**Work instructions**
Look through the listing below and write out exactly the lines from the line with "AND/OR/NAND/NOR,366,366,0.2433" to the line with "CTS | 9403 | 2022 | 1456 | 23.28 | 0.5991", both included, and no others.

►

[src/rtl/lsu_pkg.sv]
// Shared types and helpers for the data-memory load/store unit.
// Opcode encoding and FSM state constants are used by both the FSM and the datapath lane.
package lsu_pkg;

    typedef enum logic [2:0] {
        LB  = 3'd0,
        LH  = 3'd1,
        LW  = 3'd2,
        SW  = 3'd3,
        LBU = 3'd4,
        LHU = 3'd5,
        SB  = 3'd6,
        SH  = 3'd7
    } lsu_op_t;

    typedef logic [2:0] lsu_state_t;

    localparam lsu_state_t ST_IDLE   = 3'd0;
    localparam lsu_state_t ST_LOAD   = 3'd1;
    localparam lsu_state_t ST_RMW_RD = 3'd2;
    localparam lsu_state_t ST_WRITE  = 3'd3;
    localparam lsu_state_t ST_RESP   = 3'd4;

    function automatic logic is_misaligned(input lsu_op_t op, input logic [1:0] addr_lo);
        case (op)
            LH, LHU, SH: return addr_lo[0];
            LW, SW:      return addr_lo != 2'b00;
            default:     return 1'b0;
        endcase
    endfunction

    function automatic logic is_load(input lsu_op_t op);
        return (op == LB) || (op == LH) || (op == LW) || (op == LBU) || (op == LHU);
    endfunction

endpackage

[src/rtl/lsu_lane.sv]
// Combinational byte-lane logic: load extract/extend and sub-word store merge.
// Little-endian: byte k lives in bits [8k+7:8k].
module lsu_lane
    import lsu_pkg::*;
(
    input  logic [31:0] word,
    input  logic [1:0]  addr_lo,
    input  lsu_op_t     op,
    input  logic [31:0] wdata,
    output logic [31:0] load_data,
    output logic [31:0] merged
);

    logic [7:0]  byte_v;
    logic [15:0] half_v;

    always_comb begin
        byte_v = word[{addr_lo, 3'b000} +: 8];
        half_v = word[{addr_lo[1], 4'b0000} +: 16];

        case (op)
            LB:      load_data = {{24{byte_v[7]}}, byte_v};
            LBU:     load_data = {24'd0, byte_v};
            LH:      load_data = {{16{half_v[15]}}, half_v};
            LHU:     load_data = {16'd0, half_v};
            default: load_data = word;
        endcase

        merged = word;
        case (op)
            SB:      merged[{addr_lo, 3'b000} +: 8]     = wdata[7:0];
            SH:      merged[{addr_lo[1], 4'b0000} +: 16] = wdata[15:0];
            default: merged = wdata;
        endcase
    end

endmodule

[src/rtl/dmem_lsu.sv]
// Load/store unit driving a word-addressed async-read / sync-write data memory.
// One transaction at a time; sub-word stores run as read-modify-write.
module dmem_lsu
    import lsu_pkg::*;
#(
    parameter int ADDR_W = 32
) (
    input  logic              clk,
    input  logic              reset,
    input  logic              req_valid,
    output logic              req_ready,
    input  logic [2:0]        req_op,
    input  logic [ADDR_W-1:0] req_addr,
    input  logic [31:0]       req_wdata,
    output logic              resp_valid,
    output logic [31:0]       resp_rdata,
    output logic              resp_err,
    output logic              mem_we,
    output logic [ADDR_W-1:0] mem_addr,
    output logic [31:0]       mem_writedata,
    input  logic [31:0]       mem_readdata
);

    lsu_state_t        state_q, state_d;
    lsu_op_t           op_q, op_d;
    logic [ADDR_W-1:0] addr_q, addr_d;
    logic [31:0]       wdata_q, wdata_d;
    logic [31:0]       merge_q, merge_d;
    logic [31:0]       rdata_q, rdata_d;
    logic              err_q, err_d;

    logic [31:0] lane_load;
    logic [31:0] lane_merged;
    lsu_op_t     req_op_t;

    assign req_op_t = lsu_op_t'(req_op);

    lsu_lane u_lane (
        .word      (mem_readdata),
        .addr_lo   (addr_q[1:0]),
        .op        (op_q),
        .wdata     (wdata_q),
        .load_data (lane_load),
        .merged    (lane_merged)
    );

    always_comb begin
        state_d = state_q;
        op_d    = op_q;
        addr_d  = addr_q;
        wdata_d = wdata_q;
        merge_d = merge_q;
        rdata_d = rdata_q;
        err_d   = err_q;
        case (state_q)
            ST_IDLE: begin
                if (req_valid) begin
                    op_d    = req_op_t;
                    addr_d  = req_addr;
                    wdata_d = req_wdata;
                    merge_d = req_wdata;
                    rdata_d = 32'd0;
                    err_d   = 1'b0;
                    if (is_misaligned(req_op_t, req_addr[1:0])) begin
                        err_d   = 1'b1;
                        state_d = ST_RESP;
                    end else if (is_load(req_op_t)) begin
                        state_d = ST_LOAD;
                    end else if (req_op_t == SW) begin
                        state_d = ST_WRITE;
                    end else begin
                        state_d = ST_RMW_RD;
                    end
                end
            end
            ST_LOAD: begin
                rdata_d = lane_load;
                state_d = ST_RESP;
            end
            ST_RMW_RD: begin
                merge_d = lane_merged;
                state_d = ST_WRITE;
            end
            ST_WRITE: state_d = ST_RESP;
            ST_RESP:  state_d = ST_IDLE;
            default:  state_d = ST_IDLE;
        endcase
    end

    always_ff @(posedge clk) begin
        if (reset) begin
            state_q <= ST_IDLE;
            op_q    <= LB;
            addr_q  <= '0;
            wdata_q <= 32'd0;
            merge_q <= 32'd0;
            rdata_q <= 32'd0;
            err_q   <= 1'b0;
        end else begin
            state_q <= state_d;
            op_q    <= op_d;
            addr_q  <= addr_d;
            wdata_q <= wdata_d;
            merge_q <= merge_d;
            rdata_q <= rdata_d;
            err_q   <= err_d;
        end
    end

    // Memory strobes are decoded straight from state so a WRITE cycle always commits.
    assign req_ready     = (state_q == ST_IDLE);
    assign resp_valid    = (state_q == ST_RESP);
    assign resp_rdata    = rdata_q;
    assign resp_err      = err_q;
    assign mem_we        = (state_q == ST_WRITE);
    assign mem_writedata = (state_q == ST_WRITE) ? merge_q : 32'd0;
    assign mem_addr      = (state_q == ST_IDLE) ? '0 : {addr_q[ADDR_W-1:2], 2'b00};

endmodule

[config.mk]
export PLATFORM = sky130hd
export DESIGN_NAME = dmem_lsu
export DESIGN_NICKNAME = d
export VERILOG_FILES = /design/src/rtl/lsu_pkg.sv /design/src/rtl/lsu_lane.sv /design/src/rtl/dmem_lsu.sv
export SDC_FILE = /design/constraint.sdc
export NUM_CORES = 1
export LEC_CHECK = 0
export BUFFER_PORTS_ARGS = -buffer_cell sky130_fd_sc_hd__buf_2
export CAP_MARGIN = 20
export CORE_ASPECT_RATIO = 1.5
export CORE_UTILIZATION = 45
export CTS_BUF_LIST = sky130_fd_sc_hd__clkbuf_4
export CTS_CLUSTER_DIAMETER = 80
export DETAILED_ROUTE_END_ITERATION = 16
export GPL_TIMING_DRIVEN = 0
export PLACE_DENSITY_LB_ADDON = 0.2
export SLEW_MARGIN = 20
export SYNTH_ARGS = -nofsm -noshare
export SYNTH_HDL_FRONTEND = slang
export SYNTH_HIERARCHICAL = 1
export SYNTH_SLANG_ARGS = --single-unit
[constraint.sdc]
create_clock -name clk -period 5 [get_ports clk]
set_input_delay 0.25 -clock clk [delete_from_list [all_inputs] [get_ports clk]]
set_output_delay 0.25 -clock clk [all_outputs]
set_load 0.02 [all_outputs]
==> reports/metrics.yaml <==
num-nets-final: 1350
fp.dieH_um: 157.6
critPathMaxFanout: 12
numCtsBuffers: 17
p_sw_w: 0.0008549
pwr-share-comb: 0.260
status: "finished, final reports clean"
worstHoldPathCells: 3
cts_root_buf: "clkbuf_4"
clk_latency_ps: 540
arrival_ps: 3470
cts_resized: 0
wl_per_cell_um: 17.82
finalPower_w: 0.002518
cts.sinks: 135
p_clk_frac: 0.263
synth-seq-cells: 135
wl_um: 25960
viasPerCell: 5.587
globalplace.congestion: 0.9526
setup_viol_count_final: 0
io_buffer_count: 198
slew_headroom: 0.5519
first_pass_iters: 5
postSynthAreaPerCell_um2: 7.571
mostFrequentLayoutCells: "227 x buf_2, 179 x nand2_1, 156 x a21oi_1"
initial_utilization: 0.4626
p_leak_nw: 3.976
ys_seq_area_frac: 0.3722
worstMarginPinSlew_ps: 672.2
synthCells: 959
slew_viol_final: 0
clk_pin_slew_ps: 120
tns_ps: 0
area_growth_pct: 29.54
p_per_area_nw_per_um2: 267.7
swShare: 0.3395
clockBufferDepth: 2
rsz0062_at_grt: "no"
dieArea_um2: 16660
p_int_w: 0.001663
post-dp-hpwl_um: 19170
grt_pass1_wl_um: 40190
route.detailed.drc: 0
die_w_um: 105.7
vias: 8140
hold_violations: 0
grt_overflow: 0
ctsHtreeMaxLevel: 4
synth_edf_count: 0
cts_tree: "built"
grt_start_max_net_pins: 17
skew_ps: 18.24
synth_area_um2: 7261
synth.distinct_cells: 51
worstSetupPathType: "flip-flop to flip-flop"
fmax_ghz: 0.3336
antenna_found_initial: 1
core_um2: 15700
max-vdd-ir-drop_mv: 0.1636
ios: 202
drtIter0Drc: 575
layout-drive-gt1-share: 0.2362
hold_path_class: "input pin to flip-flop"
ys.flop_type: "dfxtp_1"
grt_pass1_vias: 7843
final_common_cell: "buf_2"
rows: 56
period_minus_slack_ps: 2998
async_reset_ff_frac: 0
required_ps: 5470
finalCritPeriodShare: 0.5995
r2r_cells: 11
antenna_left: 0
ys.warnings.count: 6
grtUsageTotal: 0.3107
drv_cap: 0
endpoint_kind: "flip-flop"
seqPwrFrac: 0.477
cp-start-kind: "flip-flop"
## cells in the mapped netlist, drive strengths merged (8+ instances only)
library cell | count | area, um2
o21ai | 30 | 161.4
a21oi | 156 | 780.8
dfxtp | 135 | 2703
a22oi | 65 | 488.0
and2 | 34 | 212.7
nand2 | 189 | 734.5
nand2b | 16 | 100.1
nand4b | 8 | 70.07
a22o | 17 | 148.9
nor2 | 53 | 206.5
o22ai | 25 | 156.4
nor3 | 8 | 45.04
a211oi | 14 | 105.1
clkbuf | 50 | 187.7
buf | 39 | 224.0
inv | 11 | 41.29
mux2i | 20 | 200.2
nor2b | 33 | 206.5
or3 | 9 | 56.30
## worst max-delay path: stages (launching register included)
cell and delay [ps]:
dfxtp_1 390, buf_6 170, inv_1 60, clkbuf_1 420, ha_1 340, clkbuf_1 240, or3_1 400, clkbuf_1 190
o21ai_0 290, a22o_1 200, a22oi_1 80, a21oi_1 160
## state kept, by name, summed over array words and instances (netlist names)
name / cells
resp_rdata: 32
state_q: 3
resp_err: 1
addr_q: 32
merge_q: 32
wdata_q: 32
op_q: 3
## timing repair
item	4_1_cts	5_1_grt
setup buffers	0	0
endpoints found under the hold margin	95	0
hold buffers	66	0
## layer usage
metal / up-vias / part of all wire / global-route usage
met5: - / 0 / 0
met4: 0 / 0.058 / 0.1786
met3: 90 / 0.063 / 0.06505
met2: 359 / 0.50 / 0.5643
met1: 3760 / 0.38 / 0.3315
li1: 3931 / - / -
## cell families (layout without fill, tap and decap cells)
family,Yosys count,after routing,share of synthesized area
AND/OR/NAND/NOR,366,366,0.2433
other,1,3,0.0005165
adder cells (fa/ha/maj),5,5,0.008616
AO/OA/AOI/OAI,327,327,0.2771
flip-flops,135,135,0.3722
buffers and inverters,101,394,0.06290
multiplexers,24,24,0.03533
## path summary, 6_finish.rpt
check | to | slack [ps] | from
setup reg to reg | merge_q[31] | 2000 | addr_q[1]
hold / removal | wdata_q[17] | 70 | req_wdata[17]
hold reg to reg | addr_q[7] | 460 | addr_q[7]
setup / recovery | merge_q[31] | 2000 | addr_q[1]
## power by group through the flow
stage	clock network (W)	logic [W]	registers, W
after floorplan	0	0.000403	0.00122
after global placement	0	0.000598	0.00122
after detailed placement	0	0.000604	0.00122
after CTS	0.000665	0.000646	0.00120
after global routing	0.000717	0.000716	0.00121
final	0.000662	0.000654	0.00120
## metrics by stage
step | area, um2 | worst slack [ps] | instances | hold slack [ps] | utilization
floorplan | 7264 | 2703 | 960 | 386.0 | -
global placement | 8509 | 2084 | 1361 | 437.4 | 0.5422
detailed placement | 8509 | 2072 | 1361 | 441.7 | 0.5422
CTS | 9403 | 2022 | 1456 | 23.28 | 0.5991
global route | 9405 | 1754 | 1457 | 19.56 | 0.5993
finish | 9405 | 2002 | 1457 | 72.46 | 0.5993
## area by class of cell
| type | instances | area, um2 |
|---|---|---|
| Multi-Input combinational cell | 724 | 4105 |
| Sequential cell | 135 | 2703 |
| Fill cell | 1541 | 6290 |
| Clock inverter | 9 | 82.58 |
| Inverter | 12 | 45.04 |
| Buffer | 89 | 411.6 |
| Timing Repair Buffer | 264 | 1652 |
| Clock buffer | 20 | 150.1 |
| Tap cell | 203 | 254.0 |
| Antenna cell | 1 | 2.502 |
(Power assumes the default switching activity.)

◄
►

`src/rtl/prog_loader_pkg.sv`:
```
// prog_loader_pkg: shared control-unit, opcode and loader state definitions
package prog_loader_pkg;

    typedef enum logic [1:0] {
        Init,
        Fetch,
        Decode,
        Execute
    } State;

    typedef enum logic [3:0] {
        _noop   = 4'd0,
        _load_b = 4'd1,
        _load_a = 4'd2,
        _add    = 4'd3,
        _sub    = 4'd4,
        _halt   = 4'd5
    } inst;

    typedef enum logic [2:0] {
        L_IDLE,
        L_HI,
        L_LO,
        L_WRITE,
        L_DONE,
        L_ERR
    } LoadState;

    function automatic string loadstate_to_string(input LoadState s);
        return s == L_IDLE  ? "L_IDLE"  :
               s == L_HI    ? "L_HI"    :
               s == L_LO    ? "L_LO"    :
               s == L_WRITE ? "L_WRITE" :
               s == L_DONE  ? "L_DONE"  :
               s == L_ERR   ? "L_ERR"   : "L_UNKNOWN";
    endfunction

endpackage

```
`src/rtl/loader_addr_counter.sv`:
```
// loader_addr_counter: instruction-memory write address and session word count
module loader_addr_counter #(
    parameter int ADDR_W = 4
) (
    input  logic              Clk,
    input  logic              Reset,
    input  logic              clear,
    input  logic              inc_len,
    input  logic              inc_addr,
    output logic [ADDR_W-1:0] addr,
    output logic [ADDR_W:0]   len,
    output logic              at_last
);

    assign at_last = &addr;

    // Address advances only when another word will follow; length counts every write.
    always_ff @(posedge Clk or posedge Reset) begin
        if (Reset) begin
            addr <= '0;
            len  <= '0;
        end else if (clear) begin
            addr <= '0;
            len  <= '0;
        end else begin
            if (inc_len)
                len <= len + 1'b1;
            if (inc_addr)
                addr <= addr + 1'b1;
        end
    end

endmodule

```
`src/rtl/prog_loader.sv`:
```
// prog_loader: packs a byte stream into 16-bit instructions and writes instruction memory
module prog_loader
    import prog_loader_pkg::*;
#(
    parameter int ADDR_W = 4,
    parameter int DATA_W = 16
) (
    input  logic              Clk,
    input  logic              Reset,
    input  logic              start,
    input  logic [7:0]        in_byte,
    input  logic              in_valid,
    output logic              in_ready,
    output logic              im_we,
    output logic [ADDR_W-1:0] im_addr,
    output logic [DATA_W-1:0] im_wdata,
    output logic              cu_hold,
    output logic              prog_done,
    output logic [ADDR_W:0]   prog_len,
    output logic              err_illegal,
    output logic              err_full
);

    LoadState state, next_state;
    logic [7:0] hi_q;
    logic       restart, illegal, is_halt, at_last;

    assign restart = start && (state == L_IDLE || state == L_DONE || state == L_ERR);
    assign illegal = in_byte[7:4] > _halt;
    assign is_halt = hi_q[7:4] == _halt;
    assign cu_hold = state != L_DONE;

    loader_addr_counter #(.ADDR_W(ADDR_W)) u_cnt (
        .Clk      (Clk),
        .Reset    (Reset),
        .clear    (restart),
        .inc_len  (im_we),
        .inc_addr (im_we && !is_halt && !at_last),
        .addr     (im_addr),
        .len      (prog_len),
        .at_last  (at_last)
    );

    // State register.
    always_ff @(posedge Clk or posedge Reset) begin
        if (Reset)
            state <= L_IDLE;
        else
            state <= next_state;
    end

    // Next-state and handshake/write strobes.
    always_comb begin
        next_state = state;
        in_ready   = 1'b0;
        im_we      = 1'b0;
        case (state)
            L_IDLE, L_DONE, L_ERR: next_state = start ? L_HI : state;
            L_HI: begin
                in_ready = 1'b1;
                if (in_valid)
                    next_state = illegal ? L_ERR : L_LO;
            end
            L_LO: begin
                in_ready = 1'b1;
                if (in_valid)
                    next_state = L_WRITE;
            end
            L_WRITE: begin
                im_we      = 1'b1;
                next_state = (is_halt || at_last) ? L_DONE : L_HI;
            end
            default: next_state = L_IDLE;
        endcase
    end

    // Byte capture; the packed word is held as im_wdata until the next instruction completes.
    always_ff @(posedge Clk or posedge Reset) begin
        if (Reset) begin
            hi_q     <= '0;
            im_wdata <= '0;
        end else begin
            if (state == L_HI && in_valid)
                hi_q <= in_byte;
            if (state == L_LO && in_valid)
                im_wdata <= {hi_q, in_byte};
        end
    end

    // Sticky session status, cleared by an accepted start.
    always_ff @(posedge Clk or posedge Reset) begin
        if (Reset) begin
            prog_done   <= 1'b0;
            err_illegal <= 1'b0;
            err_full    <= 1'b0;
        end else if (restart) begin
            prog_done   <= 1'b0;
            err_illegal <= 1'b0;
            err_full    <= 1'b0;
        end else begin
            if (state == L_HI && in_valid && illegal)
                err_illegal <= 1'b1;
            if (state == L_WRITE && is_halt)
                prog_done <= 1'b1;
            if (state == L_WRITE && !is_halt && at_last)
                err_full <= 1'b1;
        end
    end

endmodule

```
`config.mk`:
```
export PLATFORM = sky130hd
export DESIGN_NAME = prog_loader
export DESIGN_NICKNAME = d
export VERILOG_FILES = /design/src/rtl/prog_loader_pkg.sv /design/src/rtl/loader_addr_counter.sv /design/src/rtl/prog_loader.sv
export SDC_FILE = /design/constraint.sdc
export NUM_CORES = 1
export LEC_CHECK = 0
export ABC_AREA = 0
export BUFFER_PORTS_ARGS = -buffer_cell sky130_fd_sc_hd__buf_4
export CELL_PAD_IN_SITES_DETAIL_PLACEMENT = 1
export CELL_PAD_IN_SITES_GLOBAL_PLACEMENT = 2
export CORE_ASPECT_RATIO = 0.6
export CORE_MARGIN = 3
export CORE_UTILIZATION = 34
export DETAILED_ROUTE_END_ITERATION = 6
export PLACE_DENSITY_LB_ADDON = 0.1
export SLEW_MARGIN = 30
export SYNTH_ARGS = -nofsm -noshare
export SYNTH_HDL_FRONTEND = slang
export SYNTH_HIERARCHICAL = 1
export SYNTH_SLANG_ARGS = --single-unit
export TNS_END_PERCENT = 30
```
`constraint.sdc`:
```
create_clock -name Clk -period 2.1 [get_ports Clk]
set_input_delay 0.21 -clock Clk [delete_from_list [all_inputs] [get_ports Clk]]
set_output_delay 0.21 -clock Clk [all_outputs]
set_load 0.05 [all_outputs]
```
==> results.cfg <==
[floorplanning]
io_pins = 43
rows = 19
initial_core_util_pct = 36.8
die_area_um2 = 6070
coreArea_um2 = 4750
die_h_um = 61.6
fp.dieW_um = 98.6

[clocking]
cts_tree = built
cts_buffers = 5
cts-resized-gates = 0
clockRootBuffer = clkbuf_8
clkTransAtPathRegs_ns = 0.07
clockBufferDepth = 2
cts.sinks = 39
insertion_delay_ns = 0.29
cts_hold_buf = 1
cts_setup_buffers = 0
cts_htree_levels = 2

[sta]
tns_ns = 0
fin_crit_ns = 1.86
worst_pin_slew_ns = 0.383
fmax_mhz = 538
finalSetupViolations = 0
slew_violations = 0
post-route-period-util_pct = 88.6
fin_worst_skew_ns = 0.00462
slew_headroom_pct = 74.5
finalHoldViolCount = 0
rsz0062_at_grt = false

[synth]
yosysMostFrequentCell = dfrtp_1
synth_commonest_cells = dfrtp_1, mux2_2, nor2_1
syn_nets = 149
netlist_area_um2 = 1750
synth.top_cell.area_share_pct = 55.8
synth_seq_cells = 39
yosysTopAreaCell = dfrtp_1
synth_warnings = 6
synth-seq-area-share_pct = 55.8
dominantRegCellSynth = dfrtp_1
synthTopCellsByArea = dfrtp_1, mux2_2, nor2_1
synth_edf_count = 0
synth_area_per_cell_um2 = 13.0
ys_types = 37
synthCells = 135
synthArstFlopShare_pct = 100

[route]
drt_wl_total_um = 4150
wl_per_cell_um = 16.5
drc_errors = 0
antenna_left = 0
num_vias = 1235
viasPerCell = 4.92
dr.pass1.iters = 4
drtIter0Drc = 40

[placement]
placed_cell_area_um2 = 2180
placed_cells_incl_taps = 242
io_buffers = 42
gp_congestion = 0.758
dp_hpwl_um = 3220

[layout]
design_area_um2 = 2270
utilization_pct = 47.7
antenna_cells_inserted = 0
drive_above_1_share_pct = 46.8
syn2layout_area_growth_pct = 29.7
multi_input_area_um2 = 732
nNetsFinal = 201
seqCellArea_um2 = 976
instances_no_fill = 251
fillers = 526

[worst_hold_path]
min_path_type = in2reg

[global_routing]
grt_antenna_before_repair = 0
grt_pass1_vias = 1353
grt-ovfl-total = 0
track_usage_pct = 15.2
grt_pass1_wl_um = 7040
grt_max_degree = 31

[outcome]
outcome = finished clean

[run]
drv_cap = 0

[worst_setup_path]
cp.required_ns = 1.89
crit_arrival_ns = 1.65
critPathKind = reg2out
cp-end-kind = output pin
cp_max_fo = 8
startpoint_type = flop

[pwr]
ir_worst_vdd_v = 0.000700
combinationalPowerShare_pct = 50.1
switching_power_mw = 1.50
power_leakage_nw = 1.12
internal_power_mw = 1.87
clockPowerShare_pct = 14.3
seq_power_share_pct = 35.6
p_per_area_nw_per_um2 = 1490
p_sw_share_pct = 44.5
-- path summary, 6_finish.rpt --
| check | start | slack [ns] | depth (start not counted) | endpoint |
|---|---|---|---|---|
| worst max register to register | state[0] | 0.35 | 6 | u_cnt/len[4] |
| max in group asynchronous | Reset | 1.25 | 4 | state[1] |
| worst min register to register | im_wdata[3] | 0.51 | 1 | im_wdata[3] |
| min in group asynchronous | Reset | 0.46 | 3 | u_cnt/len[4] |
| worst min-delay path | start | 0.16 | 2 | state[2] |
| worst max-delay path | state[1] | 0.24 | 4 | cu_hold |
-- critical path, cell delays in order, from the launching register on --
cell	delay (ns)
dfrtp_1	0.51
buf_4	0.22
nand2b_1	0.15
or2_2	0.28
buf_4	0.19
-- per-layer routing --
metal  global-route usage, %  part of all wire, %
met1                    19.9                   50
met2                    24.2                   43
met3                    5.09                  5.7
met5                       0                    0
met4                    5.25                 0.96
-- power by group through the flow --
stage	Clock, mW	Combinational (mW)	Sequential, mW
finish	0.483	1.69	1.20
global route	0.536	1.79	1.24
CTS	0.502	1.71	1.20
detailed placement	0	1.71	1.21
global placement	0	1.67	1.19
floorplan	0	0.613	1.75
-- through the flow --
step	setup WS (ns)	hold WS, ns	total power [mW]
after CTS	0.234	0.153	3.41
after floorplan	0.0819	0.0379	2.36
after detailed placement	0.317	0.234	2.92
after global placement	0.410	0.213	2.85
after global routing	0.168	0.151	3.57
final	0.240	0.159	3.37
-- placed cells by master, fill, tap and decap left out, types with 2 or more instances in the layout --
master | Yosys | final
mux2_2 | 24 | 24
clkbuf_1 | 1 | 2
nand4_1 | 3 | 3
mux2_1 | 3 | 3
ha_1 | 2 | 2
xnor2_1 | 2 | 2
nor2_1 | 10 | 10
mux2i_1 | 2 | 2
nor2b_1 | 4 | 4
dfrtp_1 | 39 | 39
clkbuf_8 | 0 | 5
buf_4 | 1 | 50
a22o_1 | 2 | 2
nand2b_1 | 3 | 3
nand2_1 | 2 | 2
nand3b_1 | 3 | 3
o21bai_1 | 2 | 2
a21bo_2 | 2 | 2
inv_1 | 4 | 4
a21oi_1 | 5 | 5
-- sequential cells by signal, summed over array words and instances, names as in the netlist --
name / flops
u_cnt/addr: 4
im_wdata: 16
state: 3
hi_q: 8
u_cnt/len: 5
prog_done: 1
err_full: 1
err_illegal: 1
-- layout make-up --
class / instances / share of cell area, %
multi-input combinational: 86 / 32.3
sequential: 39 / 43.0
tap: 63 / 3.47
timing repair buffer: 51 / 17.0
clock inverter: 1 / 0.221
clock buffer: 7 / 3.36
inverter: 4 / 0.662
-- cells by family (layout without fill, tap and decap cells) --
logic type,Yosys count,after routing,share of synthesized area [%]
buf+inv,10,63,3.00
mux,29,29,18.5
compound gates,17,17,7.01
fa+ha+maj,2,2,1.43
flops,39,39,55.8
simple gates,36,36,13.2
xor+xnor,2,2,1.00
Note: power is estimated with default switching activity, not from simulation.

◄

**Task output**
AND/OR/NAND/NOR,366,366,0.2433
other,1,3,0.0005165
adder cells (fa/ha/maj),5,5,0.008616
AO/OA/AOI/OAI,327,327,0.2771
flip-flops,135,135,0.3722
buffers and inverters,101,394,0.06290
multiplexers,24,24,0.03533
## path summary, 6_finish.rpt
check | to | slack [ps] | from
setup reg to reg | merge_q[31] | 2000 | addr_q[1]
hold / removal | wdata_q[17] | 70 | req_wdata[17]
hold reg to reg | addr_q[7] | 460 | addr_q[7]
setup / recovery | merge_q[31] | 2000 | addr_q[1]
## power by group through the flow
stage	clock network (W)	logic [W]	registers, W
after floorplan	0	0.000403	0.00122
after global placement	0	0.000598	0.00122
after detailed placement	0	0.000604	0.00122
after CTS	0.000665	0.000646	0.00120
after global routing	0.000717	0.000716	0.00121
final	0.000662	0.000654	0.00120
## metrics by stage
step | area, um2 | worst slack [ps] | instances | hold slack [ps] | utilization
floorplan | 7264 | 2703 | 960 | 386.0 | -
global placement | 8509 | 2084 | 1361 | 437.4 | 0.5422
detailed placement | 8509 | 2072 | 1361 | 441.7 | 0.5422
CTS | 9403 | 2022 | 1456 | 23.28 | 0.5991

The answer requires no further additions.